Can Water Really Give me Perfect Skin?

Everywhere I look I'm being told my skin care routine is lacking in both routine and care. In an effort to change this I'm going to look one of the most widely used tips on attaining better, brighter skin and a generally healthier life to see if it works.

The summer has been and gone and everyone is back from their holidays. Although the heat is over I'm jealous of the luminous glow everyone seems to still have. I've made a decision to stop getting my vitamin D from the cool glow of my computer screen and work on improving my workaholic complexion.

Everywhere I look I'm being told my skin care routine is lacking in both routine and care. In an effort to change this I'm going to look one of the most widely used tips on attaining better, brighter skin and a generally healthier life to see if it works.

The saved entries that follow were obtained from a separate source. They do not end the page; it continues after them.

<file path="config.mk">
export PLATFORM = sky130hd
export DESIGN_NAME = mac_pipe
export DESIGN_NICKNAME = d
export VERILOG_FILES = /design/src/rtl/mac_pipe.sv
export SDC_FILE = /design/constraint.sdc
export NUM_CORES = 1
export LEC_CHECK = 0
export CAP_MARGIN = 0
export CORE_AREA = 2 2 101 103
export CTS_BUF_LIST = sky130_fd_sc_hd__clkbuf_2 sky130_fd_sc_hd__clkbuf_4 sky130_fd_sc_hd__clkbuf_8
export CTS_CLUSTER_DIAMETER = 120
export CTS_CLUSTER_SIZE = 16
export DETAILED_ROUTE_END_ITERATION = 12
export DIE_AREA = 0 0 103 105
export PLACE_DENSITY_LB_ADDON = 0.3
export SLEW_MARGIN = 0
export SYNTH_ARGS = -nofsm -noshare
export SYNTH_HDL_FRONTEND = slang
export SYNTH_SLANG_ARGS = --single-unit
</file>
<file path="constraint.sdc">
create_clock -name clk -period 8.6 [get_ports clk]
set_input_delay 1.29 -clock clk [delete_from_list [all_inputs] [get_ports clk]]
set_output_delay 1.29 -clock clk [all_outputs]
set_load 0.01 [all_outputs]
</file>
<file path="src/rtl/mac_pipe.sv">
// mac_pipe: three-stage pipelined signed multiply-accumulate with sticky overflow
// and selectable wrap or saturate arithmetic.
module mac_pipe #(
    parameter int IN_W  = 8,
    parameter int ACC_W = 20,
    parameter bit SAT   = 1'b0
) (
    input  logic             clk,
    input  logic             reset,
    input  logic [IN_W-1:0]  a,
    input  logic [IN_W-1:0]  b,
    input  logic             valid_in,
    input  logic             clear_in,
    output logic [ACC_W-1:0] f,
    output logic             valid_out,
    output logic             overflow
);
    localparam int PW = 2 * IN_W;
    logic              v1_q, c1_q, v2_q, c2_q, v3_q, ovf_q, ovf_d;
    logic [IN_W-1:0]   a_q, b_q;
    logic [PW-1:0]     p_q, p_d;
    logic [ACC_W-1:0]  f_q, f_d;
    logic [ACC_W:0]    p_ext, s;
    logic              s_ovf;
    assign p_d   = $signed({{IN_W{a_q[IN_W-1]}}, a_q}) * $signed({{IN_W{b_q[IN_W-1]}}, b_q});
    assign p_ext = {{(ACC_W + 1 - PW){p_q[PW-1]}}, p_q};
    assign s     = {f_q[ACC_W-1], f_q} + p_ext;
    // The sum is one bit wider than f; it fits only if its top two bits agree.
    assign s_ovf = s[ACC_W] ^ s[ACC_W-1];
    // Rail value: sign bit of s followed by its complement gives max for s>0, min for s<0.
    assign f_d   = c2_q ? p_ext[ACC_W-1:0]
                 : (s_ovf && SAT) ? {s[ACC_W], {(ACC_W - 1){~s[ACC_W]}}}
                 : s[ACC_W-1:0];
    assign ovf_d = !c2_q && (ovf_q || s_ovf);
    always_ff @(posedge clk or negedge reset) begin
        if (!reset) begin
            v1_q  <= 1'b0;
            c1_q  <= 1'b0;
            a_q   <= '0;
            b_q   <= '0;
            v2_q  <= 1'b0;
            c2_q  <= 1'b0;
            p_q   <= '0;
            v3_q  <= 1'b0;
            f_q   <= '0;
            ovf_q <= 1'b0;
        end else begin
            v1_q <= valid_in;
            v2_q <= v1_q;
            v3_q <= v2_q;
            if (valid_in) begin
                a_q  <= a;
                b_q  <= b;
                c1_q <= clear_in;
            end
            if (v1_q) begin
                p_q  <= p_d;
                c2_q <= c1_q;
            end
            if (v2_q) begin
                f_q   <= f_d;
                ovf_q <= ovf_d;
            end
        end
    end
    assign f         = f_q;
    assign valid_out = v3_q;
    assign overflow  = ovf_q;
endmodule

</file>
After elaboration in Yosys (flattened, before gate mapping)
Index checks and enable logic that the tools add are counted.
{"block": "totals", "regBits": 58, "latch_bits": 0, "ram_bits": 0, "rom_bits": 0, "in_bits": 20, "output_inout_bits": 22, "wordCells": 17, "mem_count": 0}
{"block": "classes", "addsub": 1, "multipliers": 1, "div": 0, "magnitude_cmp": 0, "eq_ne": 0, "shifts": 0, "n_mux": 1, "bitwise": 1, "n_reduce_logical": 3}
{"cell": "$add A20 B16 Y21", "n": 1}
{"cell": "$mux W20", "n": 1}
{"cell": "$mul A8 B8 Y16", "n": 1}
{"cell": "$logic_and A1 B1 Y1", "n": 1}
{"cell": "$logic_not A1 Y1", "n": 1}
{"cell": "$logic_or A1 B1 Y1", "n": 1}
{"cell": "$xor A1 B1 Y1", "n": 1}

Depth between registers and ports, before layout
Gate-level depths: netlist (run 1).
{"block": "depth", "ltp_word": 4, "ltp_mapped": 18, "depth_no_buf": 17}

Worst setup path after synthesis (run 1)
OpenSTA, ideal clock, no wires.
{"block": "synth_timing", "kind": "reg-to-reg", "start": "reg a_q[7]", "end": "reg p_q[15]", "setup_ns": 0.125, "t_arrival_ns": 4.563, "t_required_ns": 8.475, "setup_slack_ns": 3.912, "stages_incl_launch_ff": 16, "n_path_buf": 0, "period_less_slack_ns": 4.688, "path_cell_list": "dfrtp_1 > and2_1 > fa_1 > inv_1 > fa_1 > inv_1 > fa_1 > inv_1 > fa_1 > inv_1 > ha_1 > or2_2 > a2111oi_0 > nor3_1 > xnor2_1 > mux2_2"}
{"block": "synth_via", "elab_chain_len": 1}
{"element": "start, declared", "line_no": "20", "text": "logic [IN_W-1:0] a_q, b_q;"}
{"element": "start signal, assigned", "line_no": "39", "text": "a_q <= '0;"}
{"element": "start signal, assigned", "line_no": "52", "text": "a_q <= a;"}
{"element": "$mul A8 B8 Y16", "line_no": "25", "text": "assign p_d = $signed({{IN_W{a_q[IN_W-1]}}, a_q}) * $signed({{IN_W{b_q[IN_W-1]}}, b_q});"}
{"element": "end signal, assigned", "line_no": "57", "text": "p_q <= p_d;"}
{"element": "end, declared", "line_no": "21", "text": "logic [PW-1:0] p_q, p_d;"}
Every way passes these cells.
A chain may end at the register's enable or synchronous reset.

Worst setup path in the final report (run 1)
{"block": "layout_timing", "start": "reg b_q[3]", "end": "reg p_q[15]"}
{"block": "layout_via", "elab_chain_len": 1}
{"element": "start, declared", "line_no": "20"}
{"element": "start signal, assigned", "line_no": "40", "text": "b_q <= '0;"}
{"element": "start signal, assigned", "line_no": "53", "text": "b_q <= b;"}
{"element": "$mul A8 B8 Y16", "line_no": "25"}
Every way passes these cells.

==> metrics, run 1 <==
Antenna Nets Post-Route=0; outcome=completed; RSZ-0062 raised after global routing=false; Max Clk Rate=0.200 GHz; Via Count=between 4000 and 5000; Final Power=roughly 2800 uW; GRT overflow=0; Residual DRC=0; vias per cell=about 5.4; diodes inserted=0; TNS Setup=0 ns; Critical Path Fanout Max=9; layout cells sized above 1=0.0902; met3 WL=396 microns; Synth Flop Type=dfrtp_1; CP Data Required Time=between 8 and 9 ns; Die Height=about 110 microns; Area Growth Syn to Fin=12.1%; CP startpoint kind=flop; WL/cell=roughly 14 microns; Mapped Nets=roughly 710; warnings from Yosys=0; total global-route track usage=0.227; Max VDD drop=216 uV; met2 WL=~5.3 mm; Crit path largest cell delay=approximately 0.67 ns; most common cell in the netlist=inv_1; Initial DRC Count=106; Hold Crit Class=reg -> reg; row count=36; max-slew violations=0; FFs w/ async S/R, synth=1.00; post-synthesis cell count=between 500 and 600; Post-CTS Resized=0; Top Ports=42; register area share after synthesis=0.256; CP max stage cell=fa_1; die area=around 11000 sq um; Lkg Pwr=approximately 0.003 uW; largest cells by area after synthesis=dfrtp_1, fa_1, ha_1; clock skew=roughly 0.0095 ns; htree depth=3; final hold vios=0; Buf/Inv on CP=4; setup ws final=about 3.6 ns; largest net degree at the start of global routing=just under 60; Final min period=5.00 ns; worst path cell trace=and2_1 -> fa_1 -> inv_1 -> fa_1 -> inv_1 -> fa_1 -> inv_1 -> fa_1 -> inv_1 -> ha_1 -> or2_2 -> a2111oi_0 -> nor3_1 -> xnor2_1 -> mux2_2; antenna violations before repair=0; vias in the first global route=4304; clk slew on worst S/H paths=around 0.070 ns; Setup-failing EPs final=0; CTS Buffer Depth=2; Clock Latency Late Sink=between 0.3 and 0.4 ns; Worst EP arrival=5.24 ns; First-pass DRT Iterations=4; uppermost routed layer=met4; synth unique cells=52; top cell type's share of synthesized area=0.256; cell family with most CP delay=adder cells; average size of a mapped cell=about 9.7 sq um; first-pass GRT wire length=~19 mm; Period Utilization, post-route=0.582; clock sink count=58; Pwr Density=446 nW/um^2; Post CTS Setup Buffer Count=0; area leader, netlist=dfrtp_1; dpl ws=roughly 3.6 ns; Die X=103 microns; Max-Cap Viols=0; slew margin rel.=0.403; # port buffers=41; TritonCTS buffer count=9; most common library cells after synthesis=inv_1, dfrtp_1, fa_1; Synth Cell Area=about 5700 sq um; Final Wtd Congestion=0.892; TritonCTS clock tree=yes; EDFF count, synth=0; DRT Wirelength=roughly 11 mm; Post-CTS Hold Fix Bufs=0; nets=between 700 and 800; Least-Margin Pin Slew=0.896 ns; placed cell area=roughly 6200 sq um; kind of critical path=reg -> reg; worst hold slack=~0.5 ns; #FFs+latches synth=58; core area=9640 sq um; dpl hpwl=around 8.5 mm; Starting Density=0.589; Crit. End Element=flop; CTS root buf=clkbuf_8; final instance area=roughly 6400 sq um; DRT met1 WL=4.81 mm
layout make-up:
cell class / count / area, sq um
Tap cell: 133 / 166
Sequential cell: 58 / 1450
Fill cell: 817 / 3280
Clock buffer: 14 / 168
Inverter: 93 / 349
Timing Repair Buffer: 43 / 420
Multi-Input combinational cell: 424 / 3810
worst min-delay path: cells and delay by family, from the launching register on:
kind | cells | cell delay, ns
flip-flops | 1 | 0.35
AND/OR/NAND/NOR | 1 | 0.05
AO/OA/AOI/OAI | 1 | 0.06
kinds of logic after synthesis:
kind of cell	after synthesis	synth area share
AND/OR/NAND/NOR	155	0.136
XOR/XNOR	28	0.0432
AO/OA/AOI/OAI	106	0.126
flip-flops	58	0.256
multiplexers	30	0.0593
adder cells (fa/ha/maj)	105	0.306
buffers and inverters	106	0.0736
final timing paths:
| path | from | endpoint | slack [ns] | cells after the start |
|---|---|---|---|---|
| worst max-delay path | b_q[3] | p_q[15] | 3.60 | 15 |
| worst min-delay path | c1_q | c2_q | 0.50 | 2 |
| worst max register to register | b_q[3] | p_q[15] | 3.60 | 15 |
| worst min register to register | c1_q | c2_q | 0.50 | 2 |
| max in group asynchronous | reset | a_q[6] | 7.03 | 2 |
| min in group asynchronous | reset | f[4] | 1.08 | 2 |
cells in the final DEF (no fill, tap or decap), types with 5 or more instances in the layout:
master           netlist  layout
fa_1                  56      56
mux2_2                25      25
o21a_1                 7       7
nand2_1               46      46
nor3_1                 9       9
xnor2_1               20      20
clkdlybuf4s50_1        0      40
ha_1                  49      49
and2_1                37      37
xor2_1                 8       8
a31oi_1                8       8
nand2b_1               9       9
o21ai_1                9       9
o211ai_1               5       5
clkbuf_8               2      10
a21o_1                10      10
a21oi_1               28      28
nand4_1                5       5
inv_1                 92      92
dfrtp_1               58      58
o21ai_0               12      12
nor2b_1                5       5
nor2_1                32      32
metal layers:
layer | global-route usage | vias to the layer above
li1 | - | 2037
met1 | 0.292 | 2001
met2 | 0.369 | 84
met3 | 0.0515 | 21
met4 | 0.0874 | 0
met5 | 0 | -
metrics by stage:
stage	cells	utilization
global placement	751	0.643
finish	765	0.660
global route	765	0.660
floorplan	588	-
detailed placement	751	0.643
CTS	765	0.660
report_power, final:
part	internal (uW)	leakage (uW)	switching, uW
clock	122	0.0000903	103
sequential	377	0.000684	99.5
combinational	1050	0.00219	1090
sequential cells by signal (all words and copies together), names as in the netlist, 8 cells and up:
name	cells
b_q	8
f	20
p_q	16
a_q	8
No activity file was read; power rests on OpenSTA's default activity.
==> inputs of run 2 (changes only) <==
- CORE_AREA: 2 2 101 103 -> 2 2 104 106
- DIE_AREA: 0 0 103 105 -> 0 0 106 108
- clock period: 8.6 -> 4.4 ns (I/O delays scaled with it)
==> metrics, run 2 (same netlist as run 1, synthesis figures left out) <==
outcome=finished, violations left; failing checks=setup timing; Crit path largest cell delay=0.52 ns (-0.15 ns); CTS Buffer Depth=2 (unchanged); worst path cell trace=and2_4 -> fa_1 -> inv_1 -> fa_1 -> inv_2 -> fa_1 -> inv_1 -> fa_1 -> inv_2 -> ha_4 -> or4_4 -> o22a_4 -> a21o_1 -> a21oi_2 -> xnor2_1 -> mux2_4; Starting Density=0.555 (-0.0341); Hold Crit Class=in -> async; Setup-failing EPs final=1 (+1); Initial DRC Count=145 (+37%); Reg2Reg Setup Slack=-0.07 ns (-3.67 ns); setup ws final=-0.0735 ns (-3.67 ns); RR Startpoint=a_q[7]; TritonCTS clock tree=yes; nets=802 (+6.4%); Top Ports=42 (unchanged); Area Growth Syn to Fin=24.0%; Die Height=108 microns (+2.9%); diodes inserted=0 (unchanged); CP max stage cell=fa_1; worst reg2reg endpoint=p_q[13]; max-slew violations=0 (unchanged); core area=10200 sq um (+6.1%); # port buffers=41 (unchanged); DRT Wirelength=12.0 mm (+11%); Max-Cap Viols=0 (unchanged); Via Count=4361 (+5.3%); Least-Margin Pin Slew=0.876 ns (-0.0194 ns); Critical Path Fanout Max=6 (-3); worst reg-to-reg path cell count=16 (+1); layout cells sized above 1=0.242 (+0.152); htree depth=3 (unchanged); most frequent CP cell=fa_1; WL/cell=14.7 microns (+4.0%); RSZ-0062 raised after global routing=true; commonest cells after routing, fill and taps aside=inv_1, dfrtp_1, fa_1; Residual DRC=0 (unchanged); Clock Latency Late Sink=0.35 ns (about the same); Final Wtd Congestion=0.888 (-0.55%); Worst EP arrival=4.70 ns (-0.54 ns); row count=37 (+2.8%); Crit. End Element=flop; TritonCTS buffer count=9 (unchanged); First-pass DRT Iterations=4 (unchanged); total global-route track usage=0.224 (-0.00253); first-pass GRT wire length=20.5 mm (+5.9%); Period Utilization, post-route=1.02 (+0.435); clock skew=0.0165 ns (+0.00699 ns); most common cell after layout, fill and taps aside=inv_1; kind of critical path=reg -> reg; slew margin rel.=0.416 (+0.0130); antenna violations before repair=0 (unchanged); vias per cell=5.33 (-1.6%); CP Data Required Time=4.63 ns (-4.21 ns); CTS root buf=clkbuf_8; final hold vios=0 (unchanged); Max Clk Rate=0.224 GHz (+12%); CP startpoint kind=flop; GRT overflow=0 (unchanged); largest net degree at the start of global routing=46 (-22%); number of flip-flops in the largest register=20 (unchanged); vias in the first global route=4628 (+7.5%); clock sink count=58 (unchanged); TNS Setup=-0.0735 ns (-0.0735 ns); clk slew on worst S/H paths=0.08 ns (about the same); Final min period=4.47 ns (-0.531 ns); die area=11400 sq um (+5.9%); Die X=106 microns (+2.9%); dpl hpwl=9.23 mm (+8.3%); Antenna Nets Post-Route=0 (unchanged)
[run 2: cell count changes in the layout (fill, tap and decap cells not counted), moves of 7 or more]
cell and change:
buf_4 +41, inv_1 -13, inv_2 +12, and2_1 -10, and2_4 +10, ha_1 -9, buf_6 +7, dfrtp_1 -7
dfrtp_2 +7
[run 2: layout make-up]
type | instances | area, sq um
multi-input cells | 424 | 4000
fillers | 764 | 3190
flip-flops and latches | 58 | 1460
repair buffers | 91 | 807
inverters | 93 | 353
clock buffers | 13 | 179
well taps | 136 | 170
clock inverters | 3 | 68.8
[run 2: stage by stage]
stage          setup slack [ns]  hold slack [ns]  utilization  std cells  instance area (sq um)
2_1_floorplan           0.00994            0.352            -        588                   5730
5_1_grt                  -0.187            0.289        0.688        818                   7040
4_1_cts                 -0.0616            0.276        0.669        808                   6850
3_5_place_dp            -0.0782            0.465        0.637        790                   6520
6_report                -0.0735            0.263        0.688        818                   7040
3_3_place_gp            -0.0124            0.466        0.637        790                   6520
[run 2: how the worst max path moves through the flow]
stage            from      end  slack, ns  depth (start not counted)
2_1_floorplan  b_q[4]  p_q[15]       0.01                         15
3_3_place_gp   a_q[5]  p_q[13]      -0.01                         15
3_5_place_dp   b_q[6]  p_q[13]      -0.08                         14
4_1_cts        a_q[3]  p_q[13]      -0.06                         13
5_1_grt        a_q[7]  p_q[13]      -0.19                         16
6_report       a_q[7]  p_q[13]      -0.07                         16
[run 2: layer usage]
layer,track usage,share of wire
met2,0.418,0.51
met4,0.0667,0.024
met1,0.267,0.43
met5,0,0
met3,0.0368,0.033
[run 2: critical path: cells and delay by family (launching register included)]
family	cells	cell delay, ns
adder cells (fa/ha/maj)	5	2.17
XOR/XNOR	1	0.08
buffers and inverters	4	0.21
flip-flops	1	0.44
AO/OA/AOI/OAI	3	0.53
multiplexers	1	0.25
AND/OR/NAND/NOR	2	0.68
[run 2: repair_timing]
| action | 4_1_cts | 5_1_grt |
|---|---|---|
| pin swaps | 26 | 45 |
| endpoints found under the setup margin | 3 | 5 |
| buffers inserted | 2 | 10 |
| resized for setup | 23 | 37 |
| hold buffers | 0 | 0 |
Power of run 2 is left out: the tool's default activity adds up to more than one toggle a clock period on the data nets, which glitch-free logic cannot reach.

The Theory - "We need to drink 8 Glasses of Water a Day"

It's a widely spread claim that you must drink at least 8 glasses of 8 ounces of water a day. It's a mantra that self-styled "beauty bibles" and "experts" tell you is essential for perfect, flawless skin. Well I've been looking into it and apparently it's a slight fib, the amount of fluid you need to intake varies from person to person and depends on your size, physiology, climate and level of activity.

It's been discredited by scientists but people still preach the "8 x 8 rule". In the "Is there scientific evidence for "8x8"" review by Heinz Valtin (Professor Emeritus of Physiology at Dartmouth Medical School) says that our fluid intake can come from any water content in food or drink we ingest and this can even include caffeinated drinks and mild alcoholic beverages. Valtin also highlights the dangers of water intoxication (or hypernatremia) which occurs after drinking so much water our kidneys can't process it any more.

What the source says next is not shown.